Molecular hydrogen in drinking water protects against neurodegenerative changes induced by traumatic brain injury.

Abstract

Traumatic brain injury (TBI) is recognized as a risk factor for neurodegenerative conditions such as Alzheimer's and Parkinson's diseases, partly through oxidative stress and neuroinflammation. Using a controlled cortical impact (CCI) mouse model, this study evaluated the effects of hydrogen-rich drinking water (mHW) on acute post-injury changes. mHW reduced CCI-induced cerebral edema by approximately 50%, completely suppressed pathological tau expression, and normalized protein levels of aquaporin-4, HIF-1, MMP-2, and MMP-9. Cytokine responses were modulated: an early elevation was accentuated, but by day 7 the increase was attenuated.

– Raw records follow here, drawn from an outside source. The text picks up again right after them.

[src/rtl/eeprom_page_writer.sv]
module eeprom_page_writer #(
   parameter int ADDR_W     = 9,
   parameter int DATA_W     = 8,
   parameter int PAGE_BYTES = 16,
   parameter int WCYC_CLKS  = 500000
) (
   input  logic              clk,
   input  logic              rst_n,
   input  logic              wp_i,
   input  logic              addr_load_i,
   input  logic [ADDR_W-1:0] addr_i,
   input  logic              bit_stb_i,
   input  logic              byte_stb_i,
   input  logic [DATA_W-1:0] byte_i,
   input  logic              data_ack_i,
   input  logic              start_i,
   input  logic              stop_i,
   output logic              busy_o,
   output logic              mem_we_o,
   output logic [ADDR_W-1:0] mem_addr_o,
   output logic [DATA_W-1:0] mem_wdata_o
);
   localparam int COL_W  = $clog2(PAGE_BYTES);
   localparam int PAGE_W = ADDR_W - COL_W;

   if (PAGE_W < 1) begin : g_bad_addr
      $error("address must be wider than the column index");
   end

   logic              load_g, bit_g, byte_g, ack_g, start_g, stop_g;
   logic              armed_q, commit, lat_clear, done;
   logic [PAGE_W-1:0] page_q;
   logic [COL_W-1:0]  idx;
   logic              sweep, rd_valid, any_valid;
   logic [DATA_W-1:0] rd_data;

   // every strobe is dropped while a programming cycle runs
   assign load_g  = addr_load_i & ~busy_o;
   assign bit_g   = bit_stb_i   & ~busy_o;
   assign byte_g  = byte_stb_i  & ~busy_o;
   assign ack_g   = data_ack_i  & ~busy_o;
   assign start_g = start_i     & ~busy_o;
   assign stop_g  = stop_i      & ~busy_o;

   assign commit    = stop_g & armed_q & any_valid & ~wp_i;
   assign lat_clear = load_g | start_g | (stop_g & ~commit) | done;

   always_ff @(posedge clk or negedge rst_n) begin
      if (!rst_n)                                 armed_q <= 1'b0;
      else if (load_g | bit_g | start_g | stop_g) armed_q <= 1'b0;
      else if (ack_g)                             armed_q <= 1'b1;
   end

   always_ff @(posedge clk or negedge rst_n) begin
      if (!rst_n)      page_q <= '0;
      else if (load_g) page_q <= addr_i[ADDR_W-1 -: PAGE_W];
   end

   eepw_page_latch #(.DATA_W(DATA_W), .DEPTH(PAGE_BYTES)) i_latch (
      .clk       (clk),
      .rst_n     (rst_n),
      .clear     (lat_clear),
      .col_load  (load_g),
      .col_in    (addr_i[COL_W-1:0]),
      .wr        (byte_g),
      .wdata     (byte_i),
      .rd_idx    (idx),
      .rd_data   (rd_data),
      .rd_valid  (rd_valid),
      .any_valid (any_valid)
   );

   eepw_wcycle_timer #(.CYCLES(WCYC_CLKS), .SWEEP(PAGE_BYTES), .IDX_W(COL_W)) i_timer (
      .clk   (clk),
      .rst_n (rst_n),
      .go    (commit),
      .busy  (busy_o),
      .sweep (sweep),
      .idx   (idx),
      .done  (done)
   );

   assign mem_we_o    = sweep & rd_valid;
   assign mem_addr_o  = {page_q, idx};
   assign mem_wdata_o = rd_data;

   AST_WE_ONLY_BUSY: assert property (@(posedge clk) disable iff (!rst_n)
      mem_we_o |-> busy_o);
   AST_START_NEEDS_ARM: assert property (@(posedge clk) disable iff (!rst_n)
      $rose(busy_o) |-> $past(stop_i && armed_q));
   AST_WP_BLOCKS: assert property (@(posedge clk) disable iff (!rst_n)
      $rose(busy_o) |-> !$past(wp_i));
   AST_PAGE_HELD: assert property (@(posedge clk) disable iff (!rst_n)
      (busy_o && $past(busy_o)) |-> $stable(page_q));
endmodule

Gene expression changes related to oxidative metabolism, cytokine release, and leukocyte migration observed 4 hours post-CCI were reversed by mHW. ATP levels were preserved or elevated, and the authors propose that the Jagendorf reaction may underlie this effect. Amyloid beta peptides 1-40 and 1-42 were not significantly altered. These findings indicate that hydrogen-rich water can mitigate multiple molecular and cellular consequences of experimental TBI.

Mechanism

Hydrogen-rich water is proposed to exert neuroprotection by reducing oxidative stress, normalizing aquaporin-4, HIF-1, and MMP-2/9 protein levels, suppressing pathological tau, modulating cytokine dynamics, and enhancing ATP production via the Jagendorf reaction.